用于分库分表,表结构完全相同情况下从Mysql数据到导入数据到Elasticsearch搜索引擎。
所有的配置都在/common/config.py中,完整配置即可运行。
python 2.7.*
MysqlDB
windows下需要安装包,X64位官方没有版本,可参考http://www.codegood.com/archives/129。
elasticsearch
pip install elasticsearch
DATABASES = [{
"es_colony": ["http://192.168.1.188:9200"],
"db_host": "192.168.1.201",
"db_user": "root",
"db_pass": "root",
"db_port": 3306,
"db_name": ["cf"],
"db_charset": "utf8",
"index": "test",
"doc_type": "website",
"doc_field":['ip', 'port', 'site', 'url', 'banner', 'os', 'server', 'script', 'charset', 'title'],
# 使用流式数据库读取,尽量缩小内存使用量
"sql": "SELECT `IP` AS `ip`,`Port` AS `port`,`URL` AS `site`,`URL` AS `url`,`Banner` AS `banner`,`OS` AS `os`,"
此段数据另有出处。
==> src/rtl/core/pcbp_pkg.sv <==
`default_nettype none
// ----------------------------------------------------------------------------
// pcbp_pkg
// Shared constants for the certificate bundle parser: status codes, header bit
// fields, body check values, packet slots, their tags and minimum body lengths.
// ----------------------------------------------------------------------------
package pcbp_pkg;

	// Status codes of the result
	localparam logic [2:0] ST_OK     = 3'd0;
	localparam logic [2:0] ST_HEADER = 3'd1;
	localparam logic [2:0] ST_LENGTH = 3'd2;
	localparam logic [2:0] ST_TRUNC  = 3'd3;
	localparam logic [2:0] ST_TAG    = 3'd4;
	localparam logic [2:0] ST_BODY   = 3'd5;
	localparam logic [2:0] ST_TRAIL  = 3'd6;

	// Old-format length type codes
	localparam logic [1:0] OLD_LEN_ONE  = 2'd0;
	localparam logic [1:0] OLD_LEN_TWO  = 2'd1;
	localparam logic [1:0] OLD_LEN_FOUR = 2'd2;

	// New-format length octet bounds
	localparam logic [7:0] NEW_LEN_TWO_MIN  = 8'd192;
	localparam logic [7:0] NEW_LEN_TWO_MAX  = 8'd223;
	localparam logic [7:0] NEW_LEN_FIVE     = 8'd255;

	// Body content checks
	localparam logic [7:0] VERSION_4    = 8'h04;
	localparam logic [7:0] SIG_TYPE_MIN = 8'h10;
	localparam logic [7:0] SIG_TYPE_MAX = 8'h13;

	// Packet slots in bundle order
	localparam logic [1:0] PKT_KEY = 2'd0;
	localparam logic [1:0] PKT_UID = 2'd1;
	localparam logic [1:0] PKT_SIG = 2'd2;
	localparam logic [1:0] PKT_END = 2'd3;

	// Expected tag for each packet slot
	function automatic logic [5:0] want_tag(input logic [1:0] slot);
		logic [5:0] t;
		case (slot)
			PKT_KEY: t = 6'd6;
			PKT_UID: t = 6'd13;
			default: t = 6'd2;
		endcase
		return t;
	endfunction

	// Minimum body length for each packet slot
	function automatic logic [2:0] min_body(input logic [1:0] slot);
		logic [2:0] m;
		case (slot)
			PKT_SIG: m = 3'd6;
			default: m = 3'd1;
		endcase
		return m;
	endfunction

endpackage
`default_nettype wire

==> src/rtl/core/pgp_cert_bundle_parser.sv <==
`default_nettype none
// ----------------------------------------------------------------------------
// pgp_cert_bundle_parser
// Streaming OpenPGP packet header parser for a key / user ID / signature
// certificate bundle.
// ----------------------------------------------------------------------------
// The block takes one byte per cycle and gives one result transaction,
// registered, in the cycle after the byte marked last is accepted. Every byte is
// handled by a single pass of header and body decode logic acting on the
// parser registers, so the sustained rate is one byte per clock; the only
// stall comes from a result that is still waiting in the output register
// while result_ready is low. After the last byte the parser returns to its
// reset state, ready for the next bundle subject to that same stall. On any
// error the status field carries the first error found and every other
// result field is zero.
module pgp_cert_bundle_parser
	import pcbp_pkg::*;
(
	input  wire logic        clk,
	input  wire logic        arst_n,
	input  wire logic        byte_valid,
	output logic             byte_ready,
	input  wire logic [7:0]  data_byte,
	input  wire logic        last,
	output logic             result_valid,
	input  wire logic        result_ready,
	output logic [2:0]       status,
	output logic [7:0]       cert_type,
	output logic [31:0]      key_body_offset,
	output logic [31:0]      key_body_length,
	output logic [31:0]      uid_offset,
	output logic [31:0]      uid_length,
	output logic [31:0]      sig_packet_offset,
	output logic [31:0]      sig_packet_length,
	output logic [31:0]      sig_body_offset,
	output logic [31:0]      sig_body_length
);

	typedef enum logic [2:0] {
		PH_TAG,
		PH_NEWLEN,
		PH_TWOLEN,
		PH_MULTI,
		PH_BODY,
		PH_DONE
	} phase_t;

	// Parser state
	phase_t      phase_q, phase_d;
	logic [1:0]  pkt_q, pkt_d;
	logic [31:0] acc_q, acc_d;
	logic [2:0]  len_left_q, len_left_d;
	logic [31:0] remain_q, remain_d;
	logic [1:0]  bidx_q, bidx_d;
	logic [31:0] pos_q, pos_d;
	logic [5:0]  tag_q, tag_d;
	logic [2:0]  err_q, err_d;
	logic [7:0]  sig_type_q, sig_type_d;
	logic [31:0] key_off_q, key_off_d, key_len_q, key_len_d;
	logic [31:0] uid_off_q, uid_off_d, uid_len_q, uid_len_d;
	logic [31:0] sigp_off_q, sigp_off_d, sigp_len_q, sigp_len_d;
	logic [31:0] sigb_off_q, sigb_off_d, sigb_len_q, sigb_len_d;

	// Result register
	logic        result_valid_q;
	logic [2:0]  status_q;
	logic [7:0]  cert_type_q;
	logic [31:0] key_off_r_q, key_len_r_q, uid_off_r_q, uid_len_r_q;
	logic [31:0] sigp_off_r_q, sigp_len_r_q, sigb_off_r_q, sigb_len_r_q;

	logic        accept;
	logic        hdr_done;
	logic [31:0] hdr_len;
	logic [31:0] body_start;
	logic [31:0] remain_dec;
	logic [2:0]  left_dec;
	logic        body_bad;
	logic [2:0]  fin_status;
	logic        fin_ok;

	assign byte_ready = !result_valid_q || result_ready;
	assign accept     = byte_valid && byte_ready;
	assign body_start = pos_q + 32'd1;
	assign remain_dec = (remain_q != '0) ? remain_q - 32'd1 : remain_q;
	assign left_dec   = (len_left_q != '0) ? len_left_q - 3'd1 : len_left_q;

	// Decode one byte against the current parser state
	always_comb begin
		phase_d    = phase_q;
		pkt_d      = pkt_q;
		acc_d      = acc_q;
		len_left_d = len_left_q;
		remain_d   = remain_q;
		bidx_d     = bidx_q;
		tag_d      = tag_q;
		err_d      = err_q;
		sig_type_d = sig_type_q;
		key_off_d  = key_off_q;
		key_len_d  = key_len_q;
		uid_off_d  = uid_off_q;
		uid_len_d  = uid_len_q;
		sigp_off_d = sigp_off_q;
		sigp_len_d = sigp_len_q;
		sigb_off_d = sigb_off_q;
		sigb_len_d = sigb_len_q;
		hdr_done   = 1'b0;
		hdr_len    = '0;
		body_bad   = 1'b0;

		if (err_q == ST_OK) begin
			if (pos_q == '1) begin
				err_d = ST_TRUNC;
			end else begin
				unique case (phase_q)
					PH_TAG: begin
						if (!data_byte[7]) begin
							err_d = ST_HEADER;
						end else begin
							if (pkt_q == PKT_SIG) sigp_off_d = pos_q;
							acc_d = '0;
							if (data_byte[6]) begin
								tag_d   = data_byte[5:0];
								phase_d = PH_NEWLEN;
							end else begin
								tag_d = {2'b00, data_byte[5:2]};
								case (data_byte[1:0])
									OLD_LEN_ONE: begin
										len_left_d = 3'd1;
										phase_d    = PH_MULTI;
									end
									OLD_LEN_TWO: begin
										len_left_d = 3'd2;
										phase_d    = PH_MULTI;
									end
									OLD_LEN_FOUR: begin
										len_left_d = 3'd4;
										phase_d    = PH_MULTI;
									end
									default: err_d = ST_LENGTH;
								endcase
							end
						end
					end
					PH_NEWLEN: begin
						if (data_byte < NEW_LEN_TWO_MIN) begin
							hdr_done = 1'b1;
							hdr_len  = {24'd0, data_byte};
						end else if (data_byte <= NEW_LEN_TWO_MAX) begin
							acc_d   = {19'd0, data_byte[4:0], 8'd0};
							phase_d = PH_TWOLEN;
						end else if (data_byte == NEW_LEN_FIVE) begin
							len_left_d = 3'd4;
							phase_d    = PH_MULTI;
						end else begin
							err_d = ST_LENGTH;
						end
					end
					PH_TWOLEN: begin
						hdr_done = 1'b1;
						hdr_len  = acc_q + {24'd0, data_byte} + 32'd192;
					end
					PH_MULTI: begin
						acc_d      = {acc_q[23:0], data_byte};
						len_left_d = left_dec;
						if (left_dec == '0) begin
							hdr_done = 1'b1;
							hdr_len  = {acc_q[23:0], data_byte};
						end
					end
					PH_BODY: begin
						// Version byte of key and signature, then signature type
						if (bidx_q == 2'd0 && (pkt_q == PKT_KEY || pkt_q == PKT_SIG)
							&& data_byte != VERSION_4) begin
							body_bad = 1'b1;
						end
						if (bidx_q == 2'd1 && pkt_q == PKT_SIG) begin
							sig_type_d = data_byte;
							if (data_byte < SIG_TYPE_MIN || data_byte > SIG_TYPE_MAX)
								body_bad = 1'b1;
						end
						if (body_bad) begin
							err_d = ST_BODY;
						end else begin
							if (bidx_q != 2'd2) bidx_d = bidx_q + 2'd1;
							remain_d = remain_dec;
							if (remain_dec == '0) begin
								pkt_d   = pkt_q + 2'd1;
								phase_d = (pkt_q + 2'd1 == PKT_END) ? PH_DONE : PH_TAG;
							end
						end
					end
					default: err_d = ST_TRAIL;
				endcase
			end
		end

		// Check a completed header and record the packet layout
		if (hdr_done) begin
			if (pkt_q == PKT_END) begin
				err_d = ST_TRAIL;
			end else if (tag_q != want_tag(pkt_q)) begin
				err_d = ST_TAG;
			end else if (hdr_len < {29'd0, min_body(pkt_q)}) begin
				err_d = ST_BODY;
			end else begin
				case (pkt_q)
					PKT_KEY: begin
						key_off_d = body_start;
						key_len_d = hdr_len;
					end
					PKT_UID: begin
						uid_off_d = body_start;
						uid_len_d = hdr_len;
					end
					default: begin
						sigb_off_d = body_start;
						sigb_len_d = hdr_len;
						sigp_len_d = (body_start - sigp_off_q) + hdr_len;
					end
				endcase
				remain_d = hdr_len;
				bidx_d   = 2'd0;
				phase_d  = PH_BODY;
			end
		end

		pos_d = (pos_q != '1) ? pos_q + 32'd1 : pos_q;
	end

	// Final status for a last byte
	assign fin_status = (err_d == ST_OK && phase_d != PH_DONE) ? ST_TRUNC : err_d;
	assign fin_ok     = (fin_status == ST_OK);

	// Hold parser state and the result register
	always_ff @(posedge clk or negedge arst_n) begin
		if (!arst_n) begin
			phase_q        <= PH_TAG;
			pkt_q          <= '0;
			acc_q          <= '0;
			len_left_q     <= '0;
			remain_q       <= '0;
			bidx_q         <= '0;
			pos_q          <= '0;
			tag_q          <= '0;
			err_q          <= ST_OK;
			sig_type_q     <= '0;
			key_off_q      <= '0;
			key_len_q      <= '0;
			uid_off_q      <= '0;
			uid_len_q      <= '0;
			sigp_off_q     <= '0;
			sigp_len_q     <= '0;
			sigb_off_q     <= '0;
			sigb_len_q     <= '0;
			result_valid_q <= 1'b0;
		end else begin
			// Raise valid on a last byte, drop it once the result is taken
			if (accept && last) begin
				result_valid_q <= 1'b1;
			end else if (result_ready) begin
				result_valid_q <= 1'b0;
			end
			if (accept) begin
				if (last) begin
					// Return to the start of a bundle
					phase_q        <= PH_TAG;
					pkt_q          <= '0;
					acc_q          <= '0;
					len_left_q     <= '0;
					remain_q       <= '0;
					bidx_q         <= '0;
					pos_q          <= '0;
					tag_q          <= '0;
					err_q          <= ST_OK;
					sig_type_q     <= '0;
					key_off_q      <= '0;
					key_len_q      <= '0;
					uid_off_q      <= '0;
					uid_len_q      <= '0;
					sigp_off_q     <= '0;
					sigp_len_q     <= '0;
					sigb_off_q     <= '0;
					sigb_len_q     <= '0;
				end else begin
					phase_q    <= phase_d;
					pkt_q      <= pkt_d;
					acc_q      <= acc_d;
					len_left_q <= len_left_d;
					remain_q   <= remain_d;
					bidx_q     <= bidx_d;
					pos_q      <= pos_d;
					tag_q      <= tag_d;
					err_q      <= err_d;
					sig_type_q <= sig_type_d;
					key_off_q  <= key_off_d;
					key_len_q  <= key_len_d;
					uid_off_q  <= uid_off_d;
					uid_len_q  <= uid_len_d;
					sigp_off_q <= sigp_off_d;
					sigp_len_q <= sigp_len_d;
					sigb_off_q <= sigb_off_d;
					sigb_len_q <= sigb_len_d;
				end
			end
		end
	end

	// Result payload: zero every field but status on an error
	always_ff @(posedge clk) begin
		if (accept && last) begin
			status_q     <= fin_status;
			cert_type_q  <= fin_ok ? sig_type_d : '0;
			key_off_r_q  <= fin_ok ? key_off_d : '0;
			key_len_r_q  <= fin_ok ? key_len_d : '0;
			uid_off_r_q  <= fin_ok ? uid_off_d : '0;
			uid_len_r_q  <= fin_ok ? uid_len_d : '0;
			sigp_off_r_q <= fin_ok ? sigp_off_d : '0;
			sigp_len_r_q <= fin_ok ? sigp_len_d : '0;
			sigb_off_r_q <= fin_ok ? sigb_off_d : '0;
			sigb_len_r_q <= fin_ok ? sigb_len_d : '0;
		end
	end

	assign result_valid      = result_valid_q;
	assign status            = status_q;
	assign cert_type         = cert_type_q;
	assign key_body_offset   = key_off_r_q;
	assign key_body_length   = key_len_r_q;
	assign uid_offset        = uid_off_r_q;
	assign uid_length        = uid_len_r_q;
	assign sig_packet_offset = sigp_off_r_q;
	assign sig_packet_length = sigp_len_r_q;
	assign sig_body_offset   = sigb_off_r_q;
	assign sig_body_length   = sigb_len_r_q;

endmodule
`default_nettype wire
==> config.mk <==
export PLATFORM = sky130hd
export DESIGN_NAME = pgp_cert_bundle_parser
export DESIGN_NICKNAME = d
export VERILOG_FILES = /design/src/rtl/core/pcbp_pkg.sv /design/src/rtl/core/pgp_cert_bundle_parser.sv
export SDC_FILE = /design/constraint.sdc
export NUM_CORES = 2
export LEC_CHECK = 0
export BUFFER_PORTS_ARGS = -buffer_cell sky130_fd_sc_hd__buf_2
export CELL_PAD_IN_SITES_DETAIL_PLACEMENT = 1
export CELL_PAD_IN_SITES_GLOBAL_PLACEMENT = 1
export CORE_ASPECT_RATIO = 0.7
export CORE_MARGIN = 5
export CORE_UTILIZATION = 43
export DETAILED_ROUTE_END_ITERATION = 12
export PLACE_DENSITY = 0.85
export SYNTH_ARGS = -nofsm -noshare
export SYNTH_HDL_FRONTEND = slang
export SYNTH_SLANG_ARGS = --single-unit
==> constraint.sdc <==
create_clock -name clk -period 7.1 [get_ports clk]
set_input_delay 0.355 -clock clk [delete_from_list [all_inputs] [get_ports clk]]
set_output_delay 0.355 -clock clk [all_outputs]
set_load 0.01 [all_outputs]
### After elaboration in Yosys (flattened, before gate mapping)

Cells that the tools add are included.

* memories: 0
* input bits: 13
* output and inout bits: 269
* word-level logic and storage cells: 270
* RAM bits: 0
* latch bits: 0
* register bits after elaboration: 647
* memory bits (read-only): 0

* order comparisons: 5
* muxes and demuxes: 163
* div/mod/pow operators: 0
* reduce and logical (&&, ||, !) cells: 37
* $add $sub $neg: 9
* multipliers: 0
* shift-type cells: 0
* bitwise operators: 0
* equality and inequality tests: 27

Operators by type and width (number)
* 32-bit 2-to-1 mux: 69
* 32-bit one-hot mux with 3 select lines: 2
* 3-bit 2-to-1 mux: 44
* 6-bit 2-to-1 mux: 8
* 8-bit 2-to-1 mux: 6
* 32-bit by 1-bit adder with 32-bit output (second input constant): 1
* 32-bit adder: 1
* 32-bit by 8-bit adder with 32-bit output: 1
* 32-bit by 8-bit adder with 32-bit output (second input constant): 1
* 32-bit == test (second input constant): 1
* 32-bit logical NOT: 1
* 32-bit by 3-bit < comparator with 1-bit output: 1
* 2-bit 2-to-1 mux: 16
* 32-bit != test (second input constant): 1
* 32-bit nonzero test: 1
* 32-bit by 1-bit subtractor with 32-bit output (second input constant): 1
* 32-bit subtractor: 1
* 3-bit one-hot mux with 3 select lines: 3
* 3-bit != test (second input constant): 7
* 3-bit logical NOT: 5
* 2-bit nonzero test: 7
* 1-bit 2-to-1 mux: 12
* 3-bit one-hot mux with 4 select lines: 1
* 10-bit AND reduction: 1
* 30 further kinds: 49

### Depth between registers and ports, before layout

* depth in word-level cells: 22
* depth in mapped cells: 27
* mapped depth without buffers: 24

### Worst setup path before layout

No wires, ideal clock.

* path kind: input -> register
* from: in last
* to: reg cert_type_q[0], in the netlist cert_type[0], enable pin
* stages on the path: 5
* data arrival time: 6458 ps
* slack: 23 ps
* required time: 6481 ps
* cells stage by stage: clkbuf_1 clkbuf_1 clkbuf_1 nand2_1 inv_1

* word-level cells in the longest chain between the ends: 1

Ends and longest elaborated chain
* start, declared: line pgp_cert_bundle_parser.sv:24 `input wire logic last,`
* 1-bit logical AND: line pgp_cert_bundle_parser.sv:310 `if (accept && last) begin`
* end signal, assigned: line pgp_cert_bundle_parser.sv:312 `cert_type_q <= fin_ok ? sig_type_d : '0;`
* end, declared: line pgp_cert_bundle_parser.sv:67 `logic [7:0] cert_type_q;`

No other way between the ends.
A chain may end at the register's enable or synchronous reset.

### Worst setup path in the final report

* from: reg acc_q[1]
* to: reg sigp_len_r_q[31], in the netlist sig_packet_length[31], data pin

* word-level cells in the longest chain between the ends: 14
* elaborated cells between the ends (all ways): 26

Ends and longest elaborated chain
* start, declared: line pgp_cert_bundle_parser.sv:51 `logic [31:0] acc_q, acc_d;`
* start signal, assigned: line pgp_cert_bundle_parser.sv:239 `acc_q <= '0;`
* start signal, assigned: line pgp_cert_bundle_parser.sv:268 `acc_q <= '0;`
* start signal, assigned: line pgp_cert_bundle_parser.sv:287 `acc_q <= acc_d;`
* 32-bit by 8-bit adder with 32-bit output (2 in a row): line pgp_cert_bundle_parser.sv:160 `hdr_len = acc_q + {24'd0, data_byte} + 32'd192;`
* 32-bit one-hot mux with 3 select lines *: line pgp_cert_bundle_parser.sv:114 `unique case (phase_q)`
* 32-bit 2-to-1 mux *: line pgp_cert_bundle_parser.sv:111 `if (pos_q == '1) begin`
* 32-bit 2-to-1 mux *: line pgp_cert_bundle_parser.sv:110 `if (err_q == ST_OK) begin`
* 32-bit by 3-bit < comparator with 1-bit output: line pgp_cert_bundle_parser.sv:203 `end else if (hdr_len < {29'd0, min_body(pkt_q)}) begin`
* 3-bit 2-to-1 mux: line pgp_cert_bundle_parser.sv:203
* 3-bit 2-to-1 mux: line pgp_cert_bundle_parser.sv:201 `end else if (tag_q != want_tag(pkt_q)) begin`
* 3-bit 2-to-1 mux: line pgp_cert_bundle_parser.sv:199 `if (pkt_q == PKT_END) begin`
* 3-bit 2-to-1 mux: line pgp_cert_bundle_parser.sv:198 `if (hdr_done) begin`
* 3-bit != test or 3-bit logical NOT (tied branches): line pgp_cert_bundle_parser.sv:231 `assign fin_status = (err_d == ST_OK && phase_d != PH_DONE) ? ST_TRUNC : err_d;`
* 1-bit logical AND: line pgp_cert_bundle_parser.sv:231
* 3-bit 2-to-1 mux: line pgp_cert_bundle_parser.sv:231
* 3-bit logical NOT: line pgp_cert_bundle_parser.sv:232 `assign fin_ok = (fin_status == ST_OK);`
* end signal, assigned: line pgp_cert_bundle_parser.sv:318 `sigp_len_r_q <= fin_ok ? sigp_len_d : '0;`
* end, declared: line pgp_cert_bundle_parser.sv:69 `logic [31:0] sigp_off_r_q, sigp_len_r_q, sigb_off_r_q, sigb_len_r_q;`

Every way passes the cells marked *; elsewhere a longest branch is shown, timed or not.

==> results.md <==
* Outcome: complete, no violations
* Post-route insts no fill at 4988
* Post-CTS Setup Bufs at 0
* IO Pins at 282
* Startpoint Class: flip-flop
* Max rail drop VDD at 0.000141 V
* Post-synth top area share at 27.4%
* Crit Reg-Reg Startpoint: acc_q[1]
* Vias in the first global route at 31200
* Skew final at 0.0265 ns
* GRT Total Usage at 31.4%
* First-pass GRT wire length at 206 mm
* Layout cell share with drive strength beyond 1 at 14.5%
* Max-cap violation count at 0
* Cell family with the largest share of critical-path delay: compound AO/OA/AOI/OAI gates
* Initial antenna violation count at 4
* # H-tree levels at 3
* Largest family of logic cells by synthesized area: simple AND/OR/NAND/NOR gates
* Post-Syn Area per Cell at 9.52 um^2
* Clk pwr share at 39.7%
* GR Overflow Total at 0
* CTS sink count at 647
* Final setup viols at 0
* Routability cong. at 0.995
* Peak Freq at 0.153 GHz
* NetSw at 2870 uW
* Slowest stage delay, CP at 0.52 ns
* DR pass1 iterations at 5
* DRC viols at 0
* Register Area at 0.0175 mm^2
* Worst Max-Slew Pin Slew at 1.48 ns
* Footprint of the multi-input gates at 0.0158 mm^2
* Post-layout minimum cycle time at 6.55 ns
* Synth async-reset ratio at 58.7%
* Die area at 0.0867 mm^2
* Switching share of power at 30.2%
* CTS tree: built
* Sequential area share after synthesis at 50.4%
* Hold Crit Class: in2reg
* Power per cell area at 239 mW/mm^2
* Synth cell types at 91
* Critical Path, Cell by Cell: ha_1, ha_1, inv_1, fa_1, nor2b_1, o21a_1, o221ai_1, a2111oi_1, xnor2_1, o21ai_0, and2_1, fa_1, ha_1, and3_1, nand2_1, a31oi_1, o211ai_1, o211a_1, nor3_1, a41oi_1, xnor2_1, nor3_1, nor3_1
* Starting density of the core at 43.3%
* Fin nets at 3977
* Clock-pin slew on the worst setup and hold paths at 0.06 ns
* Fin Setup TNS at 0 ns
* Adder-cell area share of the yosys netlist at 4.33%
* Crit Path Category: reg2reg
* CORE AREA at 0.0803 mm^2
* Synth-to-layout area growth at 14.7%
* Fillers at 9122
* CTS Buf Count at 69
* Final Power at 9530 uW
* PortBufs at 281
* Dpl cell area at 0.0375 mm^2
* Crit path capture type: flip-flop
* Number of routed nets with antenna violations at 0
* Starting DRT DRC Count at 3625
* Die width at 350 um
* Post-synth EDFFs at 267
* Multiplexer area fraction after synthesis at 4.18%
* Period utilization at 92.3%
* Largest net degree at the start of global routing at 195
* Slowest CP cell: a2111oi_1
* Row count at 87
* Worst-path fanout max at 6
* Die height at 248 um
* Synth warn at 0
* Vias/cell at 6.21
* Total vias in the final route at 31000
* Hold_sp: data_byte[0]
* Synthesized Nets at 3764
* Cells after Synth at 3650
* Clk_lat worst skew at 0.64 ns
* Worst slew margin at 1.59%
* Final Cell Area at 0.0399 mm^2
* Max Buffers Root-to-Sink at 3
* Avg WL per Cell at 27.8 um
* Slew Limit Fails at 0
* Synth Area in Compound Gates at 15.3%
* Hold_ws at 0.0623 ns
* Final hold violations at 0
* Internal at 6660 uW
* Reg power frac at 42.9%
* Crit path from: acc_q[1]
* Crit path buf inv count at 1
* Largest cells by area after synthesis: dfrtp_1 27%, edfxtp_1 23%, nand2_1 8.7%
* Placed insts at 4859
* LEAKAGE at 0.0173 uW
* DP HPWL at 96.9 mm
* Detailed-route wire length at 138 mm
* Gate power share at 17.4%
* Clk Tree Root Cell: clkbuf_16
* Data arrival, critical path at 6.91 ns
* Cell area after synthesis at 0.0348 mm^2
* Synth Area in Simple Gates at 19.3%
* Flops & latches, synth at 647
* Cell taking the most area after synthesis: dfrtp_1
* Top FF cell, synth: dfrtp_1
* Post-Synth XOR/XNOR Area at 2.12%
* CP required at 7.45 ns
* RSZ-0062 raised after global routing: no
## cells in the final DEF (no fill, tap or decap), types with 74 or more instances in the layout
cell type,instances
mux2i_1,143
inv_1,97
buf_2,279
clkbuf_16,74
a21oi_1,272
o21ai_0,120
buf_4,122
a22o_1,137
nand3_1,198
nor2_1,190
edfxtp_1,267
dfrtp_1,380
nand2_1,804
## layer usage
layer / wire length, um / vias to the layer above / part of all wire (%) / track usage [%]
li1: - / 13300 / - / -
met1: 61700 / 15900 / 45 / 46.1
met2: 58300 / 1467 / 42 / 45.5
met3: 14300 / 267 / 10 / 8.87
met4: 4140 / 4 / 3.0 / 8.60
met5: 27 / - / 0.020 / 0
"`Server` AS `server`,`Script_Type` AS `script`,`Charset` AS `charset`,`Title` AS `title` FROM website"}]
# ,{
# "es_colony": ["http://192.168.1.188:9200"],
# "db_host": "192.168.1.201",
# "db_user": "root",
# "db_pass": "root",
# "db_port": 3306,
# "db_name": ["cf"],
# "db_charset": "utf8",
# "index": "test",
# "doc_type": "website",
# "doc_field":['ip', 'port', 'site', 'url', 'banner', 'os', 'server', 'script', 'charset', 'title'],
# # 使用流式数据库读取,尽量缩小内存使用量
# "sql": "SELECT `IP` AS `ip`,`Port` AS `port`,`URL` AS `site`,`URL` AS `url`,`Banner` AS `banner`,`OS` AS `os`,"
# "`Server` AS `server`,`Script_Type` AS `script`,`Charset` AS `charset`,`Title` AS `title` FROM website"}]
其中保证es_colony、db_name为list类型,db_port为int类型,其余是str类型。数据库配置错误程序会直接报错停止运行。
根据个人的服务器配置信息,修改common.py文件中的bulk上传限制跟queue队列大小。服务器性能偏低尽量调小两个参数,比如1000|20000。